С самого начала я решил давать все показания о побеге заведомо неправильные, особенно когда вопросы касались технических приемов, а также места, времени и способа совершения преступления. Я знал, что без этих главных моментов суд не имеет права вынести мне обвинительное заключение. А технические приемы я держал в секрете, чтобы воспользоваться ими еще раз, если будет такая возможность. В мой план входило дать следователю заведомо неправильные показания, а во время судебного слушания доказать, что сведения, которыми располагает суд, неверны. На этом основании обвинение в совершении преступления должно было быть признано несостоятельным, а я — освобожден из-за недостатка улик. Наметив такую тактику, я рассказал следователю легенду: «…будто я прилетел в Крым 11-го июля и сразу, нигде не останавливаясь, пошел в бухту Змеиную. Там я будто переночевал, а утром на своей лодке вышел в море. В море со мной случился сердечный приступ. Поэтому военный корабль и обнаружил меня, лежащим на дне лодки».

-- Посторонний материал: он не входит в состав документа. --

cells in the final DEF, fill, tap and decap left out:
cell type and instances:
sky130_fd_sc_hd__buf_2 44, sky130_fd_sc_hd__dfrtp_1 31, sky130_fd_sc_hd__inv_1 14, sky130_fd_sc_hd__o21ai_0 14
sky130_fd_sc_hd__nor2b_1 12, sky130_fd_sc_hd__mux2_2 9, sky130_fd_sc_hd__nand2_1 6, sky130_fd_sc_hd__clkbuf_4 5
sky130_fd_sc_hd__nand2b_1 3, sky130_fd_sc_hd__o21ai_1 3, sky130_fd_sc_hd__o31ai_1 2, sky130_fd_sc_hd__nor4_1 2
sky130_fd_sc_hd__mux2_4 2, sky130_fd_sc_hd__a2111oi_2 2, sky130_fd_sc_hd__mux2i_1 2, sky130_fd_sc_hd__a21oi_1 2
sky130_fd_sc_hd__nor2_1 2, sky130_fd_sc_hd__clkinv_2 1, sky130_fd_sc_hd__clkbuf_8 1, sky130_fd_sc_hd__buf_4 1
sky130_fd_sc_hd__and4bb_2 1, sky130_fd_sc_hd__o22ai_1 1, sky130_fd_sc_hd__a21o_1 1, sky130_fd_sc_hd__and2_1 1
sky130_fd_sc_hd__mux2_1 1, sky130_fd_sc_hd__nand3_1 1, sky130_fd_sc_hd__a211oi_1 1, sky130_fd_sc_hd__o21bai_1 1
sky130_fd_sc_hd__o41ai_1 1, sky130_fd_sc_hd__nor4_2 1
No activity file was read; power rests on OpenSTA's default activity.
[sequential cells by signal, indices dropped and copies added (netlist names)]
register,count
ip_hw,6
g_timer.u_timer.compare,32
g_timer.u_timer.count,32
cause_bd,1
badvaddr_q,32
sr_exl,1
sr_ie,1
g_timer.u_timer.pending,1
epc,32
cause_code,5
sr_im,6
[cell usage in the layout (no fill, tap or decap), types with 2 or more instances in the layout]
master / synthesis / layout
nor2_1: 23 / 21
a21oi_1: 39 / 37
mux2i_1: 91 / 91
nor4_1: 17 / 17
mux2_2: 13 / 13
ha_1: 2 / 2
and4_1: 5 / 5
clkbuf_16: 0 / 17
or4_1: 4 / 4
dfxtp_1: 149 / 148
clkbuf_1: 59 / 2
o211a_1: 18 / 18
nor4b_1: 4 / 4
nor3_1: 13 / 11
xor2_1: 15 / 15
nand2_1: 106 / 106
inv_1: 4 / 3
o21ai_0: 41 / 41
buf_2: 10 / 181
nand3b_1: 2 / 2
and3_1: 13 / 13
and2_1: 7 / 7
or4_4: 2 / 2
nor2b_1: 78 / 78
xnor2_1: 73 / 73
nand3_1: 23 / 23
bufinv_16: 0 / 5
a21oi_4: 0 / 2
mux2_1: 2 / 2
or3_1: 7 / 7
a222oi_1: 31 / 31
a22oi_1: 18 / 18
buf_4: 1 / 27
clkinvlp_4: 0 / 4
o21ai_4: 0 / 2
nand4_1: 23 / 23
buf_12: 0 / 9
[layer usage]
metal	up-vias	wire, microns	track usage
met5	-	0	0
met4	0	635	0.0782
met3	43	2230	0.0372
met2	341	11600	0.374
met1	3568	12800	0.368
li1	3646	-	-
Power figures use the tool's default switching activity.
--- src/rtl/dl_reg_wr_arb.sv ---
// Round-robin write arbiter for a shared register: grants one valid requester per cycle
// and loads its data into q on the following edge.
module dl_reg_wr_arb #(
    parameter int unsigned          NUM_REQ  = 4,
    parameter int unsigned          NUM_BITS = 32,
    parameter logic [NUM_BITS-1:0]  RST_VAL  = '0,
    localparam int unsigned         SRC_W    = $clog2(NUM_REQ)
) (
    input  logic                         clk,
    input  logic                         rst_n,
    input  logic                         en,
    input  logic [NUM_REQ-1:0]           req_valid,
    input  logic [NUM_REQ*NUM_BITS-1:0]  req_data,
    output logic [NUM_REQ-1:0]           req_ready,
    output logic [NUM_BITS-1:0]          q,
    output logic [SRC_W-1:0]             q_src,
    output logic                         q_upd
);

    logic [SRC_W-1:0]    ptr;
    logic [SRC_W-1:0]    win_idx;
    logic [SRC_W-1:0]    cand;
    logic                found;
    int unsigned         idx;
    logic [NUM_BITS-1:0] data_arr [NUM_REQ];

    for (genvar g = 0; g < NUM_REQ; g++) begin : g_slice
        assign data_arr[g] = req_data[g*NUM_BITS +: NUM_BITS];
    end

    // Scan from ptr upward with wrap; the first valid requester wins.
    always_comb begin
        found   = 1'b0;
        win_idx = '0;
        idx     = 0;
        cand    = '0;
        for (int unsigned k = 0; k < NUM_REQ; k++) begin
            idx = 32'(ptr) + k;
            if (idx >= NUM_REQ) begin
                idx = idx - NUM_REQ;
            end
            cand = SRC_W'(idx);
            if (!found && req_valid[cand]) begin
                found   = 1'b1;
                win_idx = cand;
            end
        end
    end

    always_comb begin
        req_ready = '0;
        if (rst_n && en && found) begin
            req_ready = NUM_REQ'(1) << win_idx;
        end
    end

    always_ff @(posedge clk) begin
        if (!rst_n) begin
            q     <= RST_VAL;
            q_src <= '0;
            q_upd <= 1'b0;
            ptr   <= '0;
        end else if (en && found) begin
            q     <= data_arr[win_idx];
            q_src <= win_idx;
            q_upd <= 1'b1;
            // Explicit wrap keeps ptr in range for non-power-of-2 NUM_REQ.
            if (32'(win_idx) == NUM_REQ - 1) begin
                ptr <= '0;
            end else begin
                ptr <= win_idx + 1'b1;
            end
        end else begin
            q_upd <= 1'b0;
        end
    end

endmodule

--- config.mk ---
export PLATFORM = sky130hd
export DESIGN_NAME = dl_reg_wr_arb
export DESIGN_NICKNAME = d
export VERILOG_FILES = /design/src/rtl/dl_reg_wr_arb.sv
export SDC_FILE = /design/constraint.sdc
export NUM_CORES = 1
export LEC_CHECK = 0
export BUFFER_PORTS_ARGS = -buffer_cell sky130_fd_sc_hd__clkbuf_2
export CORE_MARGIN = 1.5
export CORE_UTILIZATION = 42
export DETAILED_ROUTE_END_ITERATION = 16
export GPL_TIMING_DRIVEN = 1
export PLACE_DENSITY = 0.86
export SLEW_MARGIN = 20
export SYNTH_ARGS = -nofsm -noshare
export SYNTH_HDL_FRONTEND = slang
export SYNTH_SLANG_ARGS = --single-unit
--- constraint.sdc ---
create_clock -name clk -period 5.7 [get_ports clk]
set_input_delay 0.855 -clock clk [delete_from_list [all_inputs] [get_ports clk]]
set_output_delay 0.855 -clock clk [all_outputs]
set_load 0.02 [all_outputs]
==> results.cfg, run 1 <==
[timing]
finalSetupTns_ns = 0
finalClockSkew_ns = 0.00592
hold_viol = 0
max_freq_mhz = 297
worst_pin_slew_ns = 0.668
setup_viol = 0
slew_headroom_pct = 55.5
period_needed_ns = 3.36
holdWs_ns = 0.534
rsz0062_at_grt = false
slew_violations = 0
fin_crit_sh_pct = 59.0

[grt]
grt_overflow = 0
grt_max_degree = 34
antenna_found_initial = 0
grt_pass1_wl_um = 10200
grt_pass1_vias = 2181
grtUsageTotal_pct = 25.0

[floorplan]
fp.coreArea_mm2 = 0.00475
start_util_pct = 43.9
num_rows = 25
die_y_um = 73.5
ios = 174
fp.dieW_um = 73.5
dieArea_mm2 = 0.00540

[setup_path]
crit_chain = clkbuf_2 -> nand2b_1 -> a21oi_1 -> a211o_1 -> buf_4 -> inv_1 -> ha_1 -> and2_1 -> clkbuf_2
cpMostUsedCell = clkbuf_2
max_stage_delay_ns = 0.37
startpoint_type = input port
arrival_ns = 2.51
end_kind = output pin
cp.required_ns = 4.85
crit_type = in -> out
cp_slowest_cell = buf_4
path_max_fanout = 33

[clocking]
cts_setup_buffers = 0
postCtsResizedCells = 0
cts_buffers = 5
cts_max_level = 2
clock_latency_ns = 0.28
cts-hold-fix-buffers = 0
cts_tree = done
cts_root_buffer = clkbuf_8
cts_num_sinks = 37
cts_max_path_buffers = 2
clkTransAtPathRegs_ns = 0.07

[synthesis]
syn_area_mm2 = 0.00209
ys_dominant_reg_cell = dfxtp_1
async_flop_share_pct = 0
ys_types = 30
ys_top_cells_by_area = dfxtp_1 (35%), mux2_2 (18%), a221o_1 (15%)
yosys.area.top_type = dfxtp_1
synth_top_cell_area_share_pct = 35.5
synth_edf_count = 0
postSynthCellCount = 190
avgSynthCellArea_um2 = 11.0
ys_ff_latch = 37
seq_area_frac_synth_pct = 35.5
syn_nets = 326
ys_warn_count = 0

[place]
gp_congestion = 0.827
hpwl_um = 5200
port_buffers = 173
dp_cells = 415

[layout]
drive_gt1_share_pct = 62.9
fin_nets = 491
diodes = 0
fillers = 410
fin_cells = 423
area_growth_pct = 45.2

[power]
share_comb_of_total_power_pct = 36.1
ir_drop_v = 0.000106
p_switching_mw = 0.248
p_total_mw = 0.765
pwr-share-clk_pct = 22.6
p_seq_share_pct = 41.4
p_leak_nw = 1.58
swShare_pct = 32.4
p_int_mw = 0.516
power_density_mw_per_mm2 = 252

[routing]
drt.antenna.violating_nets = 0
routed_wl_um = 6640
wl_per_cell_um = 15.7
vias_per_cell = 5.39
drtIter0Drc = 76
drt_first_pass_iters = 4
drcViolationCount = 0
via_count = 2278

[run]
cap_violations = 0

[outcome]
outcome = finished, final reports clean

[min_path]
hold_path_class = reg -> reg
power by group through the flow:
stage | sequential [mW] | clock, mW | combinational [mW]
6_report | 0.316 | 0.173 | 0.276
3_3_place_gp | 0.320 | 0 | 0.270
3_5_place_dp | 0.321 | 0 | 0.276
5_1_grt | 0.320 | 0.191 | 0.299
4_1_cts | 0.316 | 0.179 | 0.278
2_1_floorplan | 0.356 | 0 | 0.144
critical path, delay by kind of cell:
| family | cells | cell delay (ns) |
|---|---|---|
| adders and majority gates | 1 | 0.21 |
| buffers and inverters | 4 | 0.75 |
| AOI/OAI and AO/OA | 2 | 0.38 |
| and+or+nand+nor | 2 | 0.32 |
synthesized netlist by cell type, types with 2 or more instances:
cell type,count
dfxtp_1,37
mux2_2,33
a221o_1,32
a22o_1,32
clkbuf_1,8
buf_6,5
a21oi_1,4
inv_1,4
nor2_1,4
and2_1,3
buf_2,3
buf_4,3
nand2_1,2
nand2b_1,2
nor2b_1,2
o21ai_0,2
per-stage QoR:
| stage | cell area, um2 | util, % | setup slack, ns |
|---|---|---|---|
| finish | 3030 | 63.8 | 2.34 |
| global route | 3030 | 63.8 | 2.20 |
| CTS | 3030 | 63.8 | 2.34 |
| detailed placement | 2950 | 62.0 | 2.34 |
| global placement | 2950 | 62.0 | 2.45 |
| floorplan | 2090 | - | 2.72 |
area by class of cell:
cell class / count / area, um2 / share of cell area, %
clock buffer: 6 / 72.6 / 2.39
sequential: 37 / 741 / 24.4
timing repair buffer: 177 / 896 / 29.6
tap: 67 / 83.8 / 2.77
multi-input combinational: 129 / 1210 / 39.9
inverter: 5 / 18.8 / 0.619
clock inverter: 2 / 10.0 / 0.330
state kept, by name, indices dropped and copies added, names as in the netlist:
signal	cells
q_upd	1
q	32
ptr	2
q_src	2
cell usage in the layout, fill, tap and decap left out, drive strengths merged, types with 2 or more instances in the layout:
| cell | Yosys | final |
|---|---|---|
| nand2 | 2 | 2 |
| clkbuf | 8 | 179 |
| inv | 5 | 5 |
| a22o | 32 | 32 |
| buf | 11 | 4 |
| clkinv | 0 | 2 |
| dfxtp | 37 | 37 |
| nand2b | 2 | 2 |
| and2 | 4 | 4 |
| nor2 | 4 | 4 |
| nor2b | 2 | 2 |
| a221o | 32 | 32 |
| o21ai | 2 | 2 |
| mux2 | 33 | 33 |
| a21oi | 4 | 4 |
routing by layer:
| metal | vias up | share of wire (%) | GRT usage (%) |
|---|---|---|---|
| met5 | - | 0 | 0 |
| met4 | 0 | 2.0 | 8.02 |
| met3 | 17 | 8.8 | 7.54 |
| met2 | 129 | 51 | 45.5 |
| met1 | 1037 | 38 | 27.5 |
| li1 | 1095 | - | - |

Следователь Коваль тотчас стал наводить справки и ни одно из положений моей легенды не подтвердилось. Во-первых, КГБ запросило в Аэрофлоте списки ленинградских пассажиров за 11 июля. Естественно, моей фамилии там не оказалось. Во-вторых, КГБ опросило всех таксистов, работающих на участке Симферополь-Планерское и показало им мою фотокарточку. Никто из них не признал меня. Это было уже странно, так как я все-таки ехал на такси, хотя не 11-го, а 5-го июля. Относительно моего ночлега в бухте Змеиной тоже никаких подтверждений получено не было. Кто-то из туристов все же сказал чекистам, что он видел в тот день плывущего человека, который буксировал красно-синий матрац с рюкзаком на нем. Очевидно, это был я. Но я категорически отказался, повторив, что шел пешком. Следователь не стал настаивать на своем подозрении. Он или не знал о том, что я — хороший пловец, или не верил этому, потому что у меня не было никакого официального спортивного разряда по плаванию. Если бы следователь был более опытный и более настойчивый в проверке своих гипотез, он мог бы подвергнуть меня медицинскому осмотру и тогда он увидел бы длинные кровавые полосы на моем бедре, оставшиеся от буксирной веревки, которая терла его во время моего заплыва. Но Коваль не сделал этого. Он вообще вел допрос неторопливо и бесстрастно. Коваль не атаковал меня злобно, как это делал Мефистофель, а внимательно слушал и записывал все мои ответы. Через три дня он сказал мне, что прокурор Некрасов решил принять для меня меру пресечения — заключение в тюрьму, или как он назвал ее на своем жаргоне — «следственный изолятор». В тот же день меня перевезли в тюрьму, где закрыли в подвальную одиночную камеру. Камера была сырая и холодная, хотя температура воздуха на улице достигала 30 градусов. Стены камеры были мокрые. Окна не было, а щель для воздуха находилась очень высоко и была покрыта железным листом. Мне не дали ни матраца, ни одеяла. Когда пришла ночь, холод не дал мне уснуть. Я вынужден был встать и всю ночь согреваться физическими упражнениями. А утром меня снова повели на допрос. Очевидно, все это входило в их методику, целью которой было сломить сопротивление заключенного.
Допросы продолжались каждый день, кроме воскресений. Меня возили из тюрьмы в здание КГБ на специальной машине. Окон в машине не было и я, проезжая по летнему, праздничному Симферополю, никогда его не видел. Допрос шел до 6 вечера с перерывом на обед. Скоро я убедился в том, что детали преступления интересовали КГБ-шников только в последнюю очередь, как мне и сказал раньше подполковник, которого Коваль назвал начальником следственного отдела УКГБ Лысовым. В первую очередь они хотели знать: «заблудший» я или же — «убежденный»? Соответствующие были и вопросы. Однажды, обычно молчаливый прокурор Некрасов спросил меня:
— Вот вы хотели на надувной лодке переплыть Черное море… а как вы не боялись морских животных… акул наконец… которые водятся вдали от берегов?
— Самые опасные акулы водятся не вдали от берегов, а — на самом берегу, — ответил я и Некрасов не стал уточнять адреса, отлично поняв, кого я имел в виду.